▶ _What needs to be done_: When you reach the line containing "logic [3:0] LZ;" in the data below, begin returning lines exactly as written, and stop once the line containing "if (res_nan) begin" has been returned.

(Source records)
□ □ □
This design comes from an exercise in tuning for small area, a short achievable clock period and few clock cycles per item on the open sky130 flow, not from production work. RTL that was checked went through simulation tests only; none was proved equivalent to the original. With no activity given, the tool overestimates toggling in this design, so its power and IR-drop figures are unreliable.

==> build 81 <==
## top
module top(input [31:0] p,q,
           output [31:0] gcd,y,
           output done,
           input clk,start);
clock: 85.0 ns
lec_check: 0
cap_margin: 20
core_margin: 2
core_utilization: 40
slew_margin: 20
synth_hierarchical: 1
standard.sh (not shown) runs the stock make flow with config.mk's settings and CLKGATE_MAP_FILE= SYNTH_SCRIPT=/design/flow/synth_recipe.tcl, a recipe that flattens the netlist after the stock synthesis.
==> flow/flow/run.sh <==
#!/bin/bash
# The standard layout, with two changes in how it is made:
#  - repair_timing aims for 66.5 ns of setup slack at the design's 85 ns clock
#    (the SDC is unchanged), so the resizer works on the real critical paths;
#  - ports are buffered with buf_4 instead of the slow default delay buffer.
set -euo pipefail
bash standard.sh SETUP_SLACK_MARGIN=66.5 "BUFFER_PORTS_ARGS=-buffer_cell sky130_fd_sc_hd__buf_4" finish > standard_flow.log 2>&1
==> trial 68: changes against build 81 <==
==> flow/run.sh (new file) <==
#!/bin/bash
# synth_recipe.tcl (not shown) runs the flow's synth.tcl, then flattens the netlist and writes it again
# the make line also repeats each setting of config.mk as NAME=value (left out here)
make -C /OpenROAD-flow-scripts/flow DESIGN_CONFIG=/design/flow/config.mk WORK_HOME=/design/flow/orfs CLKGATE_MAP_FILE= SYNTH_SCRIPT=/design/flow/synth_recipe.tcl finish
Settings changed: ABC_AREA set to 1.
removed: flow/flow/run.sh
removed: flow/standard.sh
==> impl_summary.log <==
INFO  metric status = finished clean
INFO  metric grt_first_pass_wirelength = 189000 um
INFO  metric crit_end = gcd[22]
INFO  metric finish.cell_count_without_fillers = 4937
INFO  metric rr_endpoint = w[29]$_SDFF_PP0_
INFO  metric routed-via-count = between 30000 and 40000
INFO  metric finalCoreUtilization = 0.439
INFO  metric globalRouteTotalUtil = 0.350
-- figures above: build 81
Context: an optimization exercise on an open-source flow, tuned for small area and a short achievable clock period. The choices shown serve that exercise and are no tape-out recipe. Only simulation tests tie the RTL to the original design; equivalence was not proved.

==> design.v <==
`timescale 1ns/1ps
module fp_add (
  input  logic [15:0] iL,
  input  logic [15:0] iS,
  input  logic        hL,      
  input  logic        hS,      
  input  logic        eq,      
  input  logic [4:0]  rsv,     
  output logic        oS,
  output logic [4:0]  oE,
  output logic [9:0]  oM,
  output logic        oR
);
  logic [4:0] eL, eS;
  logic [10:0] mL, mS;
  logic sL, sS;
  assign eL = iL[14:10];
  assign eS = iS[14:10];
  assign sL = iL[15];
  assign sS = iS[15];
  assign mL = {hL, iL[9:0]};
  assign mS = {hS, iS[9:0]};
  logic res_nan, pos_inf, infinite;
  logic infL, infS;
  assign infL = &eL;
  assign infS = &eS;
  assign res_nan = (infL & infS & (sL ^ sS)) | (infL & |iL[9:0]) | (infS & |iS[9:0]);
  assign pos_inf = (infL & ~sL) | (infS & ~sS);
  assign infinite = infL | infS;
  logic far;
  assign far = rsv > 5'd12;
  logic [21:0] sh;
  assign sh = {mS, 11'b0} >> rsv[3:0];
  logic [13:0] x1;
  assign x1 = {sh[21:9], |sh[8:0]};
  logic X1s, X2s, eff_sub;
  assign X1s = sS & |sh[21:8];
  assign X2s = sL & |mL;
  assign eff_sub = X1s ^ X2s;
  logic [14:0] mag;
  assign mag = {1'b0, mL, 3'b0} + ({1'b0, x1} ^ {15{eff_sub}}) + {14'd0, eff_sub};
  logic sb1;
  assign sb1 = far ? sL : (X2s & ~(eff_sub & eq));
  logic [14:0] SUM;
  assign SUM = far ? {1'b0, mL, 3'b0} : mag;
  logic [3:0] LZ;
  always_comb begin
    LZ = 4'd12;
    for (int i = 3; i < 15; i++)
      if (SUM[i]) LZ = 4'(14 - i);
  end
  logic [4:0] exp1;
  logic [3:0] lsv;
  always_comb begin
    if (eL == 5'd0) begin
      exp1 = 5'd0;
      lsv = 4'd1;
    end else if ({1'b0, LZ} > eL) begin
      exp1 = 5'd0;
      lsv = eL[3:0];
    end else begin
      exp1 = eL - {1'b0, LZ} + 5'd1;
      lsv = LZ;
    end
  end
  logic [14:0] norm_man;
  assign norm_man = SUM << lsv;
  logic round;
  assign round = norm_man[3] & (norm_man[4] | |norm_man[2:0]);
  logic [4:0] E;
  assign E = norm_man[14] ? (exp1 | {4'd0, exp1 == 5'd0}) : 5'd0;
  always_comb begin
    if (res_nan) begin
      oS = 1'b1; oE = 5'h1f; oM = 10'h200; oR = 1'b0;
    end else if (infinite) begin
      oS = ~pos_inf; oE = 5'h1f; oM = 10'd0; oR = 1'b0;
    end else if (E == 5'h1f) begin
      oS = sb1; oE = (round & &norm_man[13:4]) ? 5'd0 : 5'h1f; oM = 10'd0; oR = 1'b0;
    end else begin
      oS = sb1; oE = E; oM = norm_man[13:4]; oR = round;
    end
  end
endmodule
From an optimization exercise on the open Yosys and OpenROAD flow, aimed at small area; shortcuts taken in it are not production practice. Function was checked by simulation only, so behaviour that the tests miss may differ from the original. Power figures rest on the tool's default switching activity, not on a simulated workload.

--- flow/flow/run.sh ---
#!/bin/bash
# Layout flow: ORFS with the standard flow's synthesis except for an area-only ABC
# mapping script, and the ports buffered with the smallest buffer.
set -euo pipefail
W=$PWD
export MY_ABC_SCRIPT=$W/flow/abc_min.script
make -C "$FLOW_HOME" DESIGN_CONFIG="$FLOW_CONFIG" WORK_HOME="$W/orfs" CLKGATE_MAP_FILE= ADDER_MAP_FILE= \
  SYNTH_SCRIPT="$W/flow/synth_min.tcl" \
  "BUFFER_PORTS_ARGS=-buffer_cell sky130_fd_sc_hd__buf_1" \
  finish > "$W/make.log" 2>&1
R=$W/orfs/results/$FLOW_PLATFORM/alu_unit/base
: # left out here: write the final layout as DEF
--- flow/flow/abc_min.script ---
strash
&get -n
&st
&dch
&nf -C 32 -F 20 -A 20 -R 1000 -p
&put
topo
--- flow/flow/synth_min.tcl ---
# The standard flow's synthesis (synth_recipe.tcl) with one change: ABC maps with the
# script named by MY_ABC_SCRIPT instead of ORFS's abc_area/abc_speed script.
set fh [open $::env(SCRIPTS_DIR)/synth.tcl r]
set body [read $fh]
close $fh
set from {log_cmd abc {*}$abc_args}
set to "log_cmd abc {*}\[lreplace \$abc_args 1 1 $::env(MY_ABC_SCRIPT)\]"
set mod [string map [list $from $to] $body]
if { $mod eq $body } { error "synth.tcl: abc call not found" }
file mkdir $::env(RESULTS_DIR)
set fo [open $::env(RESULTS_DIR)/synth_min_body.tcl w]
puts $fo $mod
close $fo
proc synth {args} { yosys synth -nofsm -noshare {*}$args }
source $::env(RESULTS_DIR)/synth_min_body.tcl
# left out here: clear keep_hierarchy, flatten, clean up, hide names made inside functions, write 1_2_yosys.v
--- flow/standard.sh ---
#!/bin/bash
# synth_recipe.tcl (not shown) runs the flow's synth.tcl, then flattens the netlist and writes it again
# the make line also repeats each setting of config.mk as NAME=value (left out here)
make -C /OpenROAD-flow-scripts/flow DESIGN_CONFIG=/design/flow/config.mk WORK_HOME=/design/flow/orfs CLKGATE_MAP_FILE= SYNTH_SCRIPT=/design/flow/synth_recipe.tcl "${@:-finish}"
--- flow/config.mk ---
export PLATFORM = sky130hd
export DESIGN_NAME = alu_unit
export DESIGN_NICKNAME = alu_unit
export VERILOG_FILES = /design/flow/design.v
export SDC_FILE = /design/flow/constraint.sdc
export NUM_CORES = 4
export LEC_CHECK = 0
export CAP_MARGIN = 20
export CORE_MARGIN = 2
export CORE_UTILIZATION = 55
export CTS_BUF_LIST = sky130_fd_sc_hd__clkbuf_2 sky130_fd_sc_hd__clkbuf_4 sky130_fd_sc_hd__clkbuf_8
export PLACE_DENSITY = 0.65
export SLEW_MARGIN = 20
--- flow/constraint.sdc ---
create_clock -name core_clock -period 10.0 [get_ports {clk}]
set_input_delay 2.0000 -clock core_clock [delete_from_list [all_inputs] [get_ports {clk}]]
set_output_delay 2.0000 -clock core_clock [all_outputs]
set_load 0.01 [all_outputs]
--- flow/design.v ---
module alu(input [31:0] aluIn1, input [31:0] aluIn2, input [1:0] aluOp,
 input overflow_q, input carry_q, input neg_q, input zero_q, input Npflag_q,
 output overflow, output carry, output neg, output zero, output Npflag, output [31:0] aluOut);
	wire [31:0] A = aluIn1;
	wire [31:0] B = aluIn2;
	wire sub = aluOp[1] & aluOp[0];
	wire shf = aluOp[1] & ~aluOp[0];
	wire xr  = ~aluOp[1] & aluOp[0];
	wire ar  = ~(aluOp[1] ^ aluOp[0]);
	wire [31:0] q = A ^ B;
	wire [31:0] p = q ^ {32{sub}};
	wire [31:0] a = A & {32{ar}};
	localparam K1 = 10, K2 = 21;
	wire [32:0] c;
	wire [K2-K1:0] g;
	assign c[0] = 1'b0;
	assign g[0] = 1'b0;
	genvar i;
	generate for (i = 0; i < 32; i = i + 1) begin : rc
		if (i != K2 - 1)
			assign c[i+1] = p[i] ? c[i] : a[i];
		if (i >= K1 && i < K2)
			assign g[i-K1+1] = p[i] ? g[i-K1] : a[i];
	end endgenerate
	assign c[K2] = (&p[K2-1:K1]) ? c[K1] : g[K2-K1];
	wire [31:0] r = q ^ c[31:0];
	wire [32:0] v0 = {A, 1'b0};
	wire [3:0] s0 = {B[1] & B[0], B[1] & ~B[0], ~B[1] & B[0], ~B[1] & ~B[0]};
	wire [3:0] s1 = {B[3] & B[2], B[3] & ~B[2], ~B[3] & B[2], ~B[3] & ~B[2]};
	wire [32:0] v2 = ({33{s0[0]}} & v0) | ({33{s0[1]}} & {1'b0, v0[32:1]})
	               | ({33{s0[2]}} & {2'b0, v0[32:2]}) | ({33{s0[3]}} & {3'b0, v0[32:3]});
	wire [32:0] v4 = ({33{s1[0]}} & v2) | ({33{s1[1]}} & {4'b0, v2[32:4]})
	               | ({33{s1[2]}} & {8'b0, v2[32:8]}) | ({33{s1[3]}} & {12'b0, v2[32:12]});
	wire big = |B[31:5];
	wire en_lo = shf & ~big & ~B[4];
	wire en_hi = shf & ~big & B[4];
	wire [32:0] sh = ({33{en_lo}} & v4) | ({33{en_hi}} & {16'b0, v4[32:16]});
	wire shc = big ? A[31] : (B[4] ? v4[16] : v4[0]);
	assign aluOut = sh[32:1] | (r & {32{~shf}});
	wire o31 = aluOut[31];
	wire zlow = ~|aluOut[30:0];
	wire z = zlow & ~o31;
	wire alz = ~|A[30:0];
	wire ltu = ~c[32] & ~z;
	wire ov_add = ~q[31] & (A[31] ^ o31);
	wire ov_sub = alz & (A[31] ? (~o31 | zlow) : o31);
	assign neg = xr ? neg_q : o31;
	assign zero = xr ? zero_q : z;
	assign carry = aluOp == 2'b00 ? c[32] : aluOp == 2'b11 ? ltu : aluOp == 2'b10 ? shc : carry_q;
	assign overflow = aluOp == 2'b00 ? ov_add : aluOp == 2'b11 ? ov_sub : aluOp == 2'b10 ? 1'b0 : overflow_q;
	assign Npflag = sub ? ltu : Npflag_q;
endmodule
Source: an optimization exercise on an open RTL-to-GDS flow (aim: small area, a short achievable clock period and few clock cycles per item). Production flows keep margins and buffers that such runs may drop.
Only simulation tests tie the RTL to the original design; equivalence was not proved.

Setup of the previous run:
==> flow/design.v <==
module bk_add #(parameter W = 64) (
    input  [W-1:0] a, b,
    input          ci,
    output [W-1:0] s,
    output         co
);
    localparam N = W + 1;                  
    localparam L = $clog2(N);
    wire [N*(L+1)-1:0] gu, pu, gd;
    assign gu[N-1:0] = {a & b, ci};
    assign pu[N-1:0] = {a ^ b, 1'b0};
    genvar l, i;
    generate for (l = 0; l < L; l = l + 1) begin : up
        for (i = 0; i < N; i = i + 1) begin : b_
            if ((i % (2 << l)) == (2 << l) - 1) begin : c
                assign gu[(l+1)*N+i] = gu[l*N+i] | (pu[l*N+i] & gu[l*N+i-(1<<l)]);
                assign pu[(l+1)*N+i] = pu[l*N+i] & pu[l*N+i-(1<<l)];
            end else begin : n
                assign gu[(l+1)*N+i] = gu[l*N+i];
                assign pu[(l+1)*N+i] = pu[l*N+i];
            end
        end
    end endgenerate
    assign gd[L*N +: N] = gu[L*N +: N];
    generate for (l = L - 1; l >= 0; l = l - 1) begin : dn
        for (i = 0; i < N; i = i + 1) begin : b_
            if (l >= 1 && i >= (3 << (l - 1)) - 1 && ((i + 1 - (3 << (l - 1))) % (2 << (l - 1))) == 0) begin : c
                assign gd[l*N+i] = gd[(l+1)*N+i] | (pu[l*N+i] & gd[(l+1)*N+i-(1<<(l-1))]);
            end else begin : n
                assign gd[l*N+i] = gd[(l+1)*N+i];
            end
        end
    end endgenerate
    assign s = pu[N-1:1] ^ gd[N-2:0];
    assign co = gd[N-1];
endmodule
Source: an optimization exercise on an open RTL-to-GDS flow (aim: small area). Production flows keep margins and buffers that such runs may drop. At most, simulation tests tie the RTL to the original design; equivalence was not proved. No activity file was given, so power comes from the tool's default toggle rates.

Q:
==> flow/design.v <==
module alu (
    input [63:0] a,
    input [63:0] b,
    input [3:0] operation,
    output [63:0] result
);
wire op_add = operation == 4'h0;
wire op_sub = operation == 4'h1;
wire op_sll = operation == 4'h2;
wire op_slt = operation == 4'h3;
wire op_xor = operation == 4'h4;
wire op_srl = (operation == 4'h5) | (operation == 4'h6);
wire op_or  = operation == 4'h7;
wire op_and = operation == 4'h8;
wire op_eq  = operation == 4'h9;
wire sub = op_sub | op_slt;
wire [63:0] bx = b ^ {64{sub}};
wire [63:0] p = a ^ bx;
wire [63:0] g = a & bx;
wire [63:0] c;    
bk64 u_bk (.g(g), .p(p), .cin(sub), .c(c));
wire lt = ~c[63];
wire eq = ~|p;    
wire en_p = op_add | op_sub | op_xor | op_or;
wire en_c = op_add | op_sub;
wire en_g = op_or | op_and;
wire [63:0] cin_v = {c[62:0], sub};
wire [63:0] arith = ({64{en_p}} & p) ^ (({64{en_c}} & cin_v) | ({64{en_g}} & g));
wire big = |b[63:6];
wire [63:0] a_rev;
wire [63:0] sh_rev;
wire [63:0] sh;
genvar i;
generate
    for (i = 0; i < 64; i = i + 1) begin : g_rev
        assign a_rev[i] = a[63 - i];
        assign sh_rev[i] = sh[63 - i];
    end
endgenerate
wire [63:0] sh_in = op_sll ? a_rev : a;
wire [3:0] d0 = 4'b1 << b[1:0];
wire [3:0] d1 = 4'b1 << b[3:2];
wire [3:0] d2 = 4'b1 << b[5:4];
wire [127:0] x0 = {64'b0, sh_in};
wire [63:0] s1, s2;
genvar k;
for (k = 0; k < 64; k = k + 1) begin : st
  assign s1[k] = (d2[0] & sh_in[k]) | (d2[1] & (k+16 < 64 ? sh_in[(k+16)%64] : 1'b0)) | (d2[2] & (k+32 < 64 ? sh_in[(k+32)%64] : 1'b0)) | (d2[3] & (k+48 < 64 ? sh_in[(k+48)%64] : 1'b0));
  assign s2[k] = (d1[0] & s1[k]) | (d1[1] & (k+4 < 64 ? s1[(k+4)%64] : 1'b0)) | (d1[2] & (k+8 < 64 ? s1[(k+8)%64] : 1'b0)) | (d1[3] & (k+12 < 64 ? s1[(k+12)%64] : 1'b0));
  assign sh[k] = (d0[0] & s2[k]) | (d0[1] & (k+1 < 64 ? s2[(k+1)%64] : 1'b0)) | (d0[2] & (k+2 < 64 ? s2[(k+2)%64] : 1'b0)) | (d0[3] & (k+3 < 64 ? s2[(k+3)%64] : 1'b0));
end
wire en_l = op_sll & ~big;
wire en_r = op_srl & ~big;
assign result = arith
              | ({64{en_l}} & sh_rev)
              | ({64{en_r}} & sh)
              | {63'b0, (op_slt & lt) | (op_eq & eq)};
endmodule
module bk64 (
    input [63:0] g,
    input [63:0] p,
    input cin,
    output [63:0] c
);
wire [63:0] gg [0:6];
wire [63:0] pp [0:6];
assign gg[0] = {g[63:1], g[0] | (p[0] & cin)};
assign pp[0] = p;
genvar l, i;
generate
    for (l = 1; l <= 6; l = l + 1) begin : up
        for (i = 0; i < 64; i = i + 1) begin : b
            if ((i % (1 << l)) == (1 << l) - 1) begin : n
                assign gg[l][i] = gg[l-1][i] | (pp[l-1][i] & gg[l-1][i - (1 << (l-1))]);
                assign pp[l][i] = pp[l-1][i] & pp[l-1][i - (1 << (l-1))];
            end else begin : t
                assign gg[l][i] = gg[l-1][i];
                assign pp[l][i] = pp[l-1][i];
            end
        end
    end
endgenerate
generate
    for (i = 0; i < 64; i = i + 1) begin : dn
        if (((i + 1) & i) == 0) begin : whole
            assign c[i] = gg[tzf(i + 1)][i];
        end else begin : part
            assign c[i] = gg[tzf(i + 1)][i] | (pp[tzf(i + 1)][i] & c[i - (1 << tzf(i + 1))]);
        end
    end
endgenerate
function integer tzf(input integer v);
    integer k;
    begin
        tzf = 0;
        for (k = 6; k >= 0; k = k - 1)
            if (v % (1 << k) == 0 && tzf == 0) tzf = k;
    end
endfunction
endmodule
□ □ □
▶ _Solved exercise_:
  logic [3:0] LZ;
  always_comb begin
    LZ = 4'd12;
    for (int i = 3; i < 15; i++)
      if (SUM[i]) LZ = 4'(14 - i);
  end
  logic [4:0] exp1;
  logic [3:0] lsv;
  always_comb begin
    if (eL == 5'd0) begin
      exp1 = 5'd0;
      lsv = 4'd1;
    end else if ({1'b0, LZ} > eL) begin
      exp1 = 5'd0;
      lsv = eL[3:0];
    end else begin
      exp1 = eL - {1'b0, LZ} + 5'd1;
      lsv = LZ;
    end
  end
  logic [14:0] norm_man;
  assign norm_man = SUM << lsv;
  logic round;
  assign round = norm_man[3] & (norm_man[4] | |norm_man[2:0]);
  logic [4:0] E;
  assign E = norm_man[14] ? (exp1 | {4'd0, exp1 == 5'd0}) : 5'd0;
  always_comb begin
    if (res_nan) begin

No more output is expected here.